Los actores hacen buenamente lo que pueden con un guión plano, tedioso y predecible. David Strathairm posa muy serio todo el tiempo, con la sobriedad suficiente. Clooney aparece muy elegante, muy correctito y nada más. Y la historia entre Robert Downey Jr y Patricia Clarkson pasa tan desapercibida, que no llega a otra cosa que a resultar absurda. Los actores fuman, eso sí, mucho, que ya se sabe que en el cine clásico de Bogart ya quedaba muy bien y además, para tratar de ir aún más a la contra, que mejor que exaltar el consumo del tabaco en una sociedad en la que actualmente se apunta a dejar el hábito.
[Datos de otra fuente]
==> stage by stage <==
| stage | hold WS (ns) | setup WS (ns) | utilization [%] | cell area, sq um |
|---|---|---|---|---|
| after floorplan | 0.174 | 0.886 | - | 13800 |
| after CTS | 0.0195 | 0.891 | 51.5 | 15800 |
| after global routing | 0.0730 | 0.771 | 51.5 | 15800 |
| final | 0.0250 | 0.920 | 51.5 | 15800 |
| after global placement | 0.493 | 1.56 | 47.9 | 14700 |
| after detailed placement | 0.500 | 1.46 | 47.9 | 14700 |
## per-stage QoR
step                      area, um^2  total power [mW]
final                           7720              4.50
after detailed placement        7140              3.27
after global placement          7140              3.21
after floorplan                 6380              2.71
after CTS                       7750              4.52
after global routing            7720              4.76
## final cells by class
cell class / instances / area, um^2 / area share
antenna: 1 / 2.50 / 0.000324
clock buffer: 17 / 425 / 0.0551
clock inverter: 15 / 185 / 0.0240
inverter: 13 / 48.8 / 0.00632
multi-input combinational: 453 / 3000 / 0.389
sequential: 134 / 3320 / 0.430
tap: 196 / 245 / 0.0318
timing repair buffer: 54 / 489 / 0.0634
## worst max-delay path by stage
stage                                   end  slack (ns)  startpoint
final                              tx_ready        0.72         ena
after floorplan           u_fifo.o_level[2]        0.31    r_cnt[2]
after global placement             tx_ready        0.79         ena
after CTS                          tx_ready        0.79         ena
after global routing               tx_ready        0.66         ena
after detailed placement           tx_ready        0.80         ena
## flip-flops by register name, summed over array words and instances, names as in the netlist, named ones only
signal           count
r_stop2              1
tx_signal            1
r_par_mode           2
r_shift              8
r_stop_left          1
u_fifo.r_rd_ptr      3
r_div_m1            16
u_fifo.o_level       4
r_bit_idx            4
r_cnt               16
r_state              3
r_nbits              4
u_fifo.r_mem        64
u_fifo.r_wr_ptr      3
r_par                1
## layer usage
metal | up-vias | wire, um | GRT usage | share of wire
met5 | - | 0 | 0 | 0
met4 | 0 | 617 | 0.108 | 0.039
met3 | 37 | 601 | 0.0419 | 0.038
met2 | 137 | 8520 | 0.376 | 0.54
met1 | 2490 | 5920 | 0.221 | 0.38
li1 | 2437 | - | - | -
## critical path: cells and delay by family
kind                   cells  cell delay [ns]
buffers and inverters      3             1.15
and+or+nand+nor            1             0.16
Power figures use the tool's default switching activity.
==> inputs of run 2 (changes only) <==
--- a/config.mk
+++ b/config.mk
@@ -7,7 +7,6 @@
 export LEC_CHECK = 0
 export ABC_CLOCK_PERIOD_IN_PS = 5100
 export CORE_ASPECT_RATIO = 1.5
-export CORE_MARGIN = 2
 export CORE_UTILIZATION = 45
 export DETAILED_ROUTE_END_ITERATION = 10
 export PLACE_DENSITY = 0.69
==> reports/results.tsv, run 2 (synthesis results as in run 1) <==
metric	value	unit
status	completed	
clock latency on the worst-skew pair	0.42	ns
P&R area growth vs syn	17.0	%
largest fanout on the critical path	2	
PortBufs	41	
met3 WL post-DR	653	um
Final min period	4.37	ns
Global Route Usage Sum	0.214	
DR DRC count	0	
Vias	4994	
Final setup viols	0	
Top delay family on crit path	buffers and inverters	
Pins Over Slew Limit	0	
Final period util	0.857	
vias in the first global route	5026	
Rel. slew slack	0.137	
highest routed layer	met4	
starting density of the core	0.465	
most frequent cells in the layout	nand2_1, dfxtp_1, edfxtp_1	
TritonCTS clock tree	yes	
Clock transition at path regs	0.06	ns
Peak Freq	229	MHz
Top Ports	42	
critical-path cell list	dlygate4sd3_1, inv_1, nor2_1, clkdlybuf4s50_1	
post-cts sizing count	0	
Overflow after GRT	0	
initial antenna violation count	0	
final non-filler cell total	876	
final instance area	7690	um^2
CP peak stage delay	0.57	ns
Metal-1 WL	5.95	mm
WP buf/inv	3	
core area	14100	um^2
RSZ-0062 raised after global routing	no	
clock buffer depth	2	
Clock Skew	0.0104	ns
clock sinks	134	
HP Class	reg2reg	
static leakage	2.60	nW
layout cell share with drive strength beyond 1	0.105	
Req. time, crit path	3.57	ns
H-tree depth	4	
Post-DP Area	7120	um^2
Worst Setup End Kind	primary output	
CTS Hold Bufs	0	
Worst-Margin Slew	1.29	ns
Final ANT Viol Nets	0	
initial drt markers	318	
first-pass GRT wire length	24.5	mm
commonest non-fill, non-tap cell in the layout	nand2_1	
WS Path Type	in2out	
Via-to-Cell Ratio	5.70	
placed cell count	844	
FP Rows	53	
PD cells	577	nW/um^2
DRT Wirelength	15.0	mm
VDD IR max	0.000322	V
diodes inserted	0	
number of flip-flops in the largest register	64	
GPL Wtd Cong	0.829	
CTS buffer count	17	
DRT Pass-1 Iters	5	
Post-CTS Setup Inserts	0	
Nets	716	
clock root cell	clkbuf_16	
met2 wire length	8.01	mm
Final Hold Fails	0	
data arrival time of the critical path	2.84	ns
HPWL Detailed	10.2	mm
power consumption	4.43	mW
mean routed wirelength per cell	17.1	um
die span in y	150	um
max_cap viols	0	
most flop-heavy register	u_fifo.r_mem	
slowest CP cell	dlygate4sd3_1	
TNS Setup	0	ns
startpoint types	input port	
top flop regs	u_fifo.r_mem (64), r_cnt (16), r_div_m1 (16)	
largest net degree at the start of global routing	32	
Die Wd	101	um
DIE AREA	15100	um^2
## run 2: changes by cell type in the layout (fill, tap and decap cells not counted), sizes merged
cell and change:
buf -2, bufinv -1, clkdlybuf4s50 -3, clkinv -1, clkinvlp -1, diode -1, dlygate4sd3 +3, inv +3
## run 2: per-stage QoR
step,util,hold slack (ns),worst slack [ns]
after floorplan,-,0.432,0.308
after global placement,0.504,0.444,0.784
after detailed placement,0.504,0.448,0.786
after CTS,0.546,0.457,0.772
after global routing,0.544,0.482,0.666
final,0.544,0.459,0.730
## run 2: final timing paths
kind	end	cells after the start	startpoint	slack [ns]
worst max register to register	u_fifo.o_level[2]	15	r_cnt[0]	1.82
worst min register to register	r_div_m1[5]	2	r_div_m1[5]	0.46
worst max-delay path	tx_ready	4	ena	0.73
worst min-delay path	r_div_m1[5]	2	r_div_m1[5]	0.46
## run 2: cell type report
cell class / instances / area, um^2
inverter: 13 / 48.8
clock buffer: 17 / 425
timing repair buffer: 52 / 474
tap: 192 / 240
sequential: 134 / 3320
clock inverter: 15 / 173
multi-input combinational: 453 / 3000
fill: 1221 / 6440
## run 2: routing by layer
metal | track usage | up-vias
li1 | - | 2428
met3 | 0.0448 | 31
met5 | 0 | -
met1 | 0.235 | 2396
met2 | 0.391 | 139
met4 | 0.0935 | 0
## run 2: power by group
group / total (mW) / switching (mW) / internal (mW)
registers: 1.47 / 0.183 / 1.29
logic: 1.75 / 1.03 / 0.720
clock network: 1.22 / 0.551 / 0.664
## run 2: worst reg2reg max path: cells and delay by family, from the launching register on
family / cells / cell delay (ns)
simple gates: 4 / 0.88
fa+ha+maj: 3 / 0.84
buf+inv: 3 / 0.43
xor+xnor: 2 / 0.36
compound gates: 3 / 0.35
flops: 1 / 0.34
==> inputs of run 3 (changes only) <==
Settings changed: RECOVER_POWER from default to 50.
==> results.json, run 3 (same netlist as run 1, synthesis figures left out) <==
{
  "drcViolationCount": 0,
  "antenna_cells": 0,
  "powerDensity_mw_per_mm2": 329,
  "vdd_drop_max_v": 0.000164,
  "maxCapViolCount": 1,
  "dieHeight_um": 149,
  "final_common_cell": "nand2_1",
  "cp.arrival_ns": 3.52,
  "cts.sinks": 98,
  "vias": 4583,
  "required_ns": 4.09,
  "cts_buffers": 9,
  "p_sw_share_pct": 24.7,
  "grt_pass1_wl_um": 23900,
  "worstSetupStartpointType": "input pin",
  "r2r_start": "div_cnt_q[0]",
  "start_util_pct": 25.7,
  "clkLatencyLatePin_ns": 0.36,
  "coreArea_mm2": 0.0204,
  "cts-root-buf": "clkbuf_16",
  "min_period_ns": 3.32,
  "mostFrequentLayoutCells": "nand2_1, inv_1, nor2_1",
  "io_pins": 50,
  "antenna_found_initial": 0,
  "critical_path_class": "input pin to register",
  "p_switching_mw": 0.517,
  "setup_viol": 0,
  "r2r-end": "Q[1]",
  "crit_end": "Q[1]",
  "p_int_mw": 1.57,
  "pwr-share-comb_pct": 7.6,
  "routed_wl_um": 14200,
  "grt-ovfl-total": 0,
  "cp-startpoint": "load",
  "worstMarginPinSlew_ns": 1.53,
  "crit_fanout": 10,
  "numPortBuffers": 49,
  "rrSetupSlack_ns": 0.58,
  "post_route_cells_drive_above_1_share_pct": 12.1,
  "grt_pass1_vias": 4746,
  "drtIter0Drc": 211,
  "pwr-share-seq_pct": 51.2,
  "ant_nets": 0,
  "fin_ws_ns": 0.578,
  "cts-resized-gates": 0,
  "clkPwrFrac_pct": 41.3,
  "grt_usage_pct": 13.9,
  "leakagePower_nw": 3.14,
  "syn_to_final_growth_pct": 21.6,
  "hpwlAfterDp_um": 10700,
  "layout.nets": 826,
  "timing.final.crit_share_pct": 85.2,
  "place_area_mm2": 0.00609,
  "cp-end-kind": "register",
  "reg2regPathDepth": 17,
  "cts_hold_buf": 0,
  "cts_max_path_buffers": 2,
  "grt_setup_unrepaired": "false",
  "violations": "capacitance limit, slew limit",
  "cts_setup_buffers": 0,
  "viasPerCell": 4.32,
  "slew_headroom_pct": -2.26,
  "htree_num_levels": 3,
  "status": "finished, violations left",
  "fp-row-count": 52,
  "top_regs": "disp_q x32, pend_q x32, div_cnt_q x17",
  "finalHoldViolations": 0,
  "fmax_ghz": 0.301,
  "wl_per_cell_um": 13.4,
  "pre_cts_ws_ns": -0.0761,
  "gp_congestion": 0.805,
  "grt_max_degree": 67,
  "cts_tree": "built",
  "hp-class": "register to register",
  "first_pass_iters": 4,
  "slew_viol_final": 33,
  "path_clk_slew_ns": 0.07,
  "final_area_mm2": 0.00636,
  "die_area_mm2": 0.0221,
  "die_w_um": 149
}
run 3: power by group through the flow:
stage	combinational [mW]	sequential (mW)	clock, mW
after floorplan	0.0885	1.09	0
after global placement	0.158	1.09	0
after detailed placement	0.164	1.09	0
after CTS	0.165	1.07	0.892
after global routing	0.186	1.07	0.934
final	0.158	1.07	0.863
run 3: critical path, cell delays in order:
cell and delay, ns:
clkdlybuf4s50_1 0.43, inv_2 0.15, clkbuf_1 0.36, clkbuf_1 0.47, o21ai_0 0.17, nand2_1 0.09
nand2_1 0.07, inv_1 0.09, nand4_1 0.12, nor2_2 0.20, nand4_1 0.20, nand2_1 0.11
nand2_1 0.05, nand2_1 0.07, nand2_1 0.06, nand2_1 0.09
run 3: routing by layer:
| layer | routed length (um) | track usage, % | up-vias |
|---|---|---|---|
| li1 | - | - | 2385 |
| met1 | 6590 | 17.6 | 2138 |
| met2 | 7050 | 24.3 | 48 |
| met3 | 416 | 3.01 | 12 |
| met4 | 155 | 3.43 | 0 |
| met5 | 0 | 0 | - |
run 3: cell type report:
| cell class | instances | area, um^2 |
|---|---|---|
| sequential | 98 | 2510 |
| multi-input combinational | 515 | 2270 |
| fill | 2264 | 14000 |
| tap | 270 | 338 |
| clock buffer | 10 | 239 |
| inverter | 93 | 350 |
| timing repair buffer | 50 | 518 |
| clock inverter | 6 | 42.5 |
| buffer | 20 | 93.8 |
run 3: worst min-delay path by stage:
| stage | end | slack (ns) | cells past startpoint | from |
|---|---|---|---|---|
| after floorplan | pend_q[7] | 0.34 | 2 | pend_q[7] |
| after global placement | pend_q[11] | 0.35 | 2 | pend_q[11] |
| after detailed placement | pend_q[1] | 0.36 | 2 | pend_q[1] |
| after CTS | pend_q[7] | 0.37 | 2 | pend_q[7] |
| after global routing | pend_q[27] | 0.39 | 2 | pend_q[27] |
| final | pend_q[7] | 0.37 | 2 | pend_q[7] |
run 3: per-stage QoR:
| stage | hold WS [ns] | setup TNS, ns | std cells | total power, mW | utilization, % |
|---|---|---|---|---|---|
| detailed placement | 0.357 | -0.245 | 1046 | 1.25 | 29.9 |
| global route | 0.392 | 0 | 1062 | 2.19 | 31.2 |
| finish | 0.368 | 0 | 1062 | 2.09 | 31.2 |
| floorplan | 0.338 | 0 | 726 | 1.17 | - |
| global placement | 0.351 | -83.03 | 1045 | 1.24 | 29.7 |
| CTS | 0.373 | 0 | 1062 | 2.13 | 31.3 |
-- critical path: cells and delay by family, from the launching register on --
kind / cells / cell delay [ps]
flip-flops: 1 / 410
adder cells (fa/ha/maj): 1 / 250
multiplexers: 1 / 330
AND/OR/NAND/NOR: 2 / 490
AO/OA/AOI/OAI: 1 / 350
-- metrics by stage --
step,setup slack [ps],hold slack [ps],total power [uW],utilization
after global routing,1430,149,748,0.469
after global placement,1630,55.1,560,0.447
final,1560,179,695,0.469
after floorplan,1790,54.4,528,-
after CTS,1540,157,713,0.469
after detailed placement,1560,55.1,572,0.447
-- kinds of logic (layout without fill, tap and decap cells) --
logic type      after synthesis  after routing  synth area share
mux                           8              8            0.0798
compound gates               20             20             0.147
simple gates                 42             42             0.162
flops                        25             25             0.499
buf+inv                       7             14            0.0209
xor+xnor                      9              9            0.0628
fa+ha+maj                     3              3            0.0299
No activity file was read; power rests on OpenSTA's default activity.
--- src/rtl/ahbl_splitter_n.sv ---
// rtl/ahbl_splitter_n.sv - AHB-Lite 1:NS address splitter with built-in error default slave
module ahbl_splitter_n #(
    parameter int NS = 4,
    parameter int DEC_W = 4,
    parameter logic [NS*DEC_W-1:0] BASES = {4'h8, 4'h4, 4'h2, 4'h0}
) (
    input  logic             HCLK,
    input  logic             HRESET,
    input  logic [31:0]      HADDR,
    input  logic [1:0]       HTRANS,
    output logic             HREADY,
    output logic [31:0]      HRDATA,
    output logic             HRESP,
    output logic [NS-1:0]    S_HSEL,
    input  logic [NS*32-1:0] S_HRDATA,
    input  logic [NS-1:0]    S_HREADYOUT,
    input  logic [NS-1:0]    S_HRESP,
    input  logic             ERR_CLR,
    output logic             ERR_FLAG,
    output logic [31:0]      ERR_ADDR,
    output logic [7:0]       ERR_CNT
);

    localparam int IW = (NS > 1) ? $clog2(NS) : 1;

    typedef enum logic [1:0] {SEL_NONE, SEL_SLAVE, SEL_DFLT} sel_t;
    typedef enum logic [1:0] {ST_IDLE, ST_ERR1, ST_ERR2} err_state_t;

    sel_t        sel_kind;
    logic [IW-1:0] sel_idx;
    err_state_t  err_state;
    logic        fsm_hready;
    logic        fsm_hresp;

    logic          hit;
    logic [IW-1:0] hit_idx;
    logic          dflt;
    logic          err_entry;
    logic          unused_htrans0;

    assign unused_htrans0 = HTRANS[0];

    // Scan from the top so the lowest matching slot is the one left standing.
    always_comb begin
        hit     = 1'b0;
        hit_idx = '0;
        for (int i = NS - 1; i >= 0; i--) begin
            if (HADDR[31 -: DEC_W] == BASES[i*DEC_W +: DEC_W]) begin
                hit     = 1'b1;
                hit_idx = IW'(i);
            end
        end
        S_HSEL = hit ? (NS'(1) << hit_idx) : '0;
    end

    assign dflt      = HTRANS[1] & ~hit;
    assign err_entry = dflt & HREADY;

    always_ff @(posedge HCLK or posedge HRESET) begin
        if (HRESET) begin
            sel_kind <= SEL_NONE;
            sel_idx  <= '0;
        end else if (HREADY) begin
            if (HTRANS[1] && hit) begin
                sel_kind <= SEL_SLAVE;
                sel_idx  <= hit_idx;
            end else if (dflt) begin
                sel_kind <= SEL_DFLT;
            end else begin
                sel_kind <= SEL_NONE;
            end
        end
    end

    // Default slave: ERR1 stalls with ERROR, ERR2 completes it; capture happens on ERR1 entry.
    always_ff @(posedge HCLK or posedge HRESET) begin
        if (HRESET) begin
            err_state  <= ST_IDLE;
            fsm_hready <= 1'b1;
            fsm_hresp  <= 1'b0;
            ERR_FLAG   <= 1'b0;
            ERR_ADDR   <= '0;
            ERR_CNT    <= '0;
        end else begin
            case (err_state)
                ST_IDLE: begin
                    if (err_entry) begin
                        err_state  <= ST_ERR1;
                        fsm_hready <= 1'b0;
                        fsm_hresp  <= 1'b1;
                    end
                end
                ST_ERR1: begin
                    err_state  <= ST_ERR2;
                    fsm_hready <= 1'b1;
                    fsm_hresp  <= 1'b1;
                end
                ST_ERR2: begin
                    if (dflt) begin
                        err_state  <= ST_ERR1;
                        fsm_hready <= 1'b0;
                        fsm_hresp  <= 1'b1;
                    end else begin
                        err_state  <= ST_IDLE;
                        fsm_hready <= 1'b1;
                        fsm_hresp  <= 1'b0;
                    end
                end
                default: begin
                    err_state  <= ST_IDLE;
                    fsm_hready <= 1'b1;
                    fsm_hresp  <= 1'b0;
                end
            endcase

            if (err_entry) begin
                ERR_ADDR <= HADDR;
                ERR_FLAG <= 1'b1;
                if (ERR_CLR)
                    ERR_CNT <= 8'd1;
                else if (ERR_CNT != 8'hFF)
                    ERR_CNT <= ERR_CNT + 8'd1;
            end else if (ERR_CLR) begin
                ERR_FLAG <= 1'b0;
                ERR_CNT  <= '0;
            end
        end
    end

    always_comb begin
        HREADY = 1'b1;
        HRESP  = 1'b0;
        HRDATA = '0;
        case (sel_kind)
            SEL_SLAVE: begin
                for (int i = 0; i < NS; i++) begin
                    if (sel_idx == IW'(i)) begin
                        HREADY = S_HREADYOUT[i];
                        HRESP  = S_HRESP[i];
                        HRDATA = S_HRDATA[i*32 +: 32];
                    end
                end
            end
            SEL_DFLT: begin
                HREADY = fsm_hready;
                HRESP  = fsm_hresp;
            end
            default: ;
        endcase
    end

endmodule
[src/rtl/freq_meter.sv]
// Gated edge counter: counts rising edges of an asynchronous signal over a
// fixed window of clock cycles and publishes the count once per window.
module freq_meter
  import freq_meter_pkg::*;
#(
  parameter int GATE_CYCLES = DEF_GATE_CYCLES,
  parameter int CNT_W       = DEF_CNT_W
) (
  input  logic         i_clk,
  input  logic         i_rst,
  freq_meter_if.slave  bus
);
  localparam int GW = (GATE_CYCLES > 1) ? $clog2(GATE_CYCLES) : 1;
  localparam logic [GW-1:0] GATE_LAST = GW'(GATE_CYCLES - 1);

  state_t           r_state;
  logic [GW-1:0]    r_gate_cnt;
  logic [CNT_W-1:0] r_edge_cnt;
  logic             r_ovf_flag;
  logic [CNT_W-1:0] r_freq;
  logic             r_valid;
  logic             r_ovf;
  logic             r_busy;
  logic             w_pulse;
  logic [CNT_W-1:0] w_edge_next;
  logic             w_ovf_next;

  sig_sync #(.STAGES(2)) u_sig_sync (
    .i_clk   (i_clk),
    .i_rst   (i_rst),
    .i_sig   (bus.i_sig),
    .o_pulse (w_pulse)
  );

  // Saturating increment; the flag records that an edge was lost.
  always_comb begin
    w_edge_next = r_edge_cnt;
    w_ovf_next  = r_ovf_flag;
    if (w_pulse) begin
      if (&r_edge_cnt) w_ovf_next  = 1'b1;
      else             w_edge_next = r_edge_cnt + 1'b1;
    end
  end

  always_ff @(posedge i_clk or posedge i_rst) begin
    if (i_rst) begin
      r_state    <= IDLE;
      r_gate_cnt <= '0;
      r_edge_cnt <= '0;
      r_ovf_flag <= 1'b0;
      r_freq     <= '0;
      r_valid    <= 1'b0;
      r_ovf      <= 1'b0;
      r_busy     <= 1'b0;
    end else begin
      r_valid <= 1'b0;
      case (r_state)
        IDLE: begin
          if (bus.i_en) begin
            r_state    <= GATE;
            r_gate_cnt <= '0;
            r_edge_cnt <= '0;
            r_ovf_flag <= 1'b0;
            r_busy     <= 1'b1;
          end
        end
        GATE: begin
          if (!bus.i_en) begin
            r_state <= IDLE;
            r_busy  <= 1'b0;
          end else begin
            r_edge_cnt <= w_edge_next;
            r_ovf_flag <= w_ovf_next;
            // Result registers load on the edge into DONE so they are seen during DONE.
            if (r_gate_cnt == GATE_LAST) begin
              r_state <= DONE;
              r_busy  <= 1'b0;
              r_freq  <= w_edge_next;
              r_ovf   <= w_ovf_next;
              r_valid <= 1'b1;
            end else begin
              r_gate_cnt <= r_gate_cnt + 1'b1;
            end
          end
        end
        DONE: begin
          if (bus.i_en) begin
            r_state    <= GATE;
            r_gate_cnt <= '0;
            r_edge_cnt <= '0;
            r_ovf_flag <= 1'b0;
            r_busy     <= 1'b1;
          end else begin
            r_state <= IDLE;
          end
        end
        default: begin
          r_state <= IDLE;
          r_busy  <= 1'b0;
        end
      endcase
    end
  end

  assign bus.o_freq  = r_freq;
  assign bus.o_valid = r_valid;
  assign bus.o_ovf   = r_ovf;
  assign bus.o_busy  = r_busy;
endmodule
<file path="src/rtl/adap_quan_sched_if.sv">
// Channel-side bundle of the shared ADAP_QUAN scheduler: per-channel
// requests and operands, the registered quantizer operands and the returned
// code. Channel n occupies slice n of each packed vector.
interface adap_quan_sched_if #(
  parameter int unsigned NCH = 4,
  parameter int unsigned CHW = 2
);
  logic [NCH-1:0]      REQ;
  logic [16*NCH-1:0]   D_IN;
  logic [13*NCH-1:0]   Y_IN;
  logic [2*NCH-1:0]    RATE_IN;
  logic [15:0]         Q_D;
  logic [12:0]         Q_Y;
  logic [1:0]          Q_RATE;
  logic [4:0]          Q_I;
  logic [4:0]          I_OUT;
  logic [CHW-1:0]      CH_OUT;
  logic [NCH-1:0]      DONE;
  logic                BUSY;

  // Requester/quantizer side
  modport master (
    output REQ, D_IN, Y_IN, RATE_IN, Q_I,
    input  Q_D, Q_Y, Q_RATE, I_OUT, CH_OUT, DONE, BUSY
  );

  // Scheduler side
  modport slave (
    input  REQ, D_IN, Y_IN, RATE_IN, Q_I,
    output Q_D, Q_Y, Q_RATE, I_OUT, CH_OUT, DONE, BUSY
  );
endinterface

</file>
<file path="src/rtl/adap_quan_sched.sv">
// Round-robin scheduler sharing one combinational ADAP_QUAN among NCH
// encoder channels. A granted channel's operands are registered onto Q_*,
// the code Q_I is captured one edge later and returned with a DONE pulse.
module adap_quan_sched #(
  parameter int unsigned NCH = 4,
  parameter int unsigned CHW = 2
) (
  input logic               CLK,
  input logic               RESET,
  adap_quan_sched_if.slave  sched
);

  typedef enum logic {IDLE, EVAL} state_t;

  state_t         state_q, state_d;
  logic [CHW-1:0] cur_q, last_q;
  logic [CHW-1:0] win, idx;
  logic           win_vld;
  logic           load;
  logic [NCH-1:0] cur_oh, elig;

  logic [15:0]    qd_q;
  logic [12:0]    qy_q;
  logic [1:0]     qr_q;
  logic [4:0]     i_q;
  logic [CHW-1:0] ch_q;
  logic [NCH-1:0] done_q;
  logic           busy_q;

  // Eligible channels: a channel being evaluated or just completed is masked
  // so a requester still holding REQ on its DONE cycle is not granted twice.
  always_comb begin
    cur_oh         = '0;
    cur_oh[cur_q]  = 1'b1;
    elig           = sched.REQ & ~done_q & ((state_q == EVAL) ? ~cur_oh : '1);
  end

  // Rotating-priority pick: first eligible channel from last+1 upward, wrapping
  always_comb begin
    win     = '0;
    win_vld = 1'b0;
    idx     = '0;
    for (int unsigned i = 1; i <= NCH; i++) begin
      idx = last_q + CHW'(i);
      if (!win_vld && elig[idx]) begin
        win     = idx;
        win_vld = 1'b1;
      end
    end
  end

  // Next-state and grant decision
  always_comb begin
    state_d = state_q;
    load    = 1'b0;
    case (state_q)
      IDLE: begin
        if (win_vld) begin
          load    = 1'b1;
          state_d = EVAL;
        end
      end
      EVAL: begin
        if (win_vld) load = 1'b1;
        else         state_d = IDLE;
      end
      default: state_d = IDLE;
    endcase
  end

  // State register
  always_ff @(posedge CLK) begin
    if (RESET) state_q <= IDLE;
    else       state_q <= state_d;
  end

  // Operand load, result capture and completion pulse
  always_ff @(posedge CLK) begin
    if (RESET) begin
      qd_q   <= '0;
      qy_q   <= '0;
      qr_q   <= '0;
      i_q    <= '0;
      ch_q   <= '0;
      done_q <= '0;
      busy_q <= 1'b0;
      cur_q  <= '0;
      last_q <= '1;
    end else begin
      done_q <= '0;
      busy_q <= (state_d == EVAL);
      if (state_q == EVAL) begin
        i_q    <= sched.Q_I;
        ch_q   <= cur_q;
        done_q <= cur_oh;
      end
      if (load) begin
        qd_q   <= sched.D_IN[16*win +: 16];
        qy_q   <= sched.Y_IN[13*win +: 13];
        qr_q   <= sched.RATE_IN[2*win +: 2];
        cur_q  <= win;
        last_q <= win;
      end
    end
  end

  assign sched.Q_D    = qd_q;
  assign sched.Q_Y    = qy_q;
  assign sched.Q_RATE = qr_q;
  assign sched.I_OUT  = i_q;
  assign sched.CH_OUT = ch_q;
  assign sched.DONE   = done_q;
  assign sched.BUSY   = busy_q;

endmodule

</file>
<file path="src/flat_wrapper.sv">
// flat-port wrapper written by rule: the top's interface ports become plain ports
module adap_quan_sched_flat 
#(
  parameter int unsigned NCH = 4,
  parameter int unsigned CHW = 2
)
  (CLK, RESET, sched_REQ, sched_D_IN, sched_Y_IN, sched_RATE_IN, sched_Q_I, sched_Q_D, sched_Q_Y, sched_Q_RATE, sched_I_OUT, sched_CH_OUT, sched_DONE, sched_BUSY);
  adap_quan_sched_if #(.NCH(NCH), .CHW(CHW)) sched_i ();
  input logic CLK;
  input logic RESET;
  input wire logic [$bits(sched_i.REQ)-1:0] sched_REQ;
  input wire logic [$bits(sched_i.D_IN)-1:0] sched_D_IN;
  input wire logic [$bits(sched_i.Y_IN)-1:0] sched_Y_IN;
  input wire logic [$bits(sched_i.RATE_IN)-1:0] sched_RATE_IN;
  input wire logic [$bits(sched_i.Q_I)-1:0] sched_Q_I;
  output wire logic [$bits(sched_i.Q_D)-1:0] sched_Q_D;
  output wire logic [$bits(sched_i.Q_Y)-1:0] sched_Q_Y;
  output wire logic [$bits(sched_i.Q_RATE)-1:0] sched_Q_RATE;
  output wire logic [$bits(sched_i.I_OUT)-1:0] sched_I_OUT;
  output wire logic [$bits(sched_i.CH_OUT)-1:0] sched_CH_OUT;
  output wire logic [$bits(sched_i.DONE)-1:0] sched_DONE;
  output wire logic [$bits(sched_i.BUSY)-1:0] sched_BUSY;
  assign sched_i.REQ = sched_REQ;
  assign sched_i.D_IN = sched_D_IN;
  assign sched_i.Y_IN = sched_Y_IN;
  assign sched_i.RATE_IN = sched_RATE_IN;
  assign sched_i.Q_I = sched_Q_I;
  assign sched_Q_D = sched_i.Q_D;
  assign sched_Q_Y = sched_i.Q_Y;
  assign sched_Q_RATE = sched_i.Q_RATE;
  assign sched_I_OUT = sched_i.I_OUT;
  assign sched_CH_OUT = sched_i.CH_OUT;
  assign sched_DONE = sched_i.DONE;
  assign sched_BUSY = sched_i.BUSY;
  adap_quan_sched #(.NCH(NCH), .CHW(CHW)) u_core (.CLK(CLK), .RESET(RESET), .sched(sched_i));
endmodule
</file>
La televisión puede ser un instrumento para educar o para evadir. La televisión es manipulable. Ya, si, ¿y qué? Pues eso, nada más. Ni un atreverse a retratar realmente la caza de brujas, ni la era Mc Carthy, ni arriesgarse a abordar una critica sincera, seria o interesante sobre nada de nada. “Buenas noches y buena suerte” es un pestiño espectacular. El que se sentaba en el cine a mi lado, tras los veinte primeros minutos, se durmió como un bebé y después sobrevivió el ansiado final enchufándose a su mp3. Yo le envidié por ello, aunque decidí vérmela hasta el final, aunque fuese únicamente para poder escribir sobre ella hoy aquí. Qué enorme desilusión con una película de la que esperaba muchísimo más. Lo mejor, sin duda alguna, fue que, gracias a Dios, el suplicio no superó la hora y media.
Lo mejor: Los anacronismos continuos.
Lo peor: Tampoco es que tenga un interés mortal, puedes aprovechar mejor tu tiempo.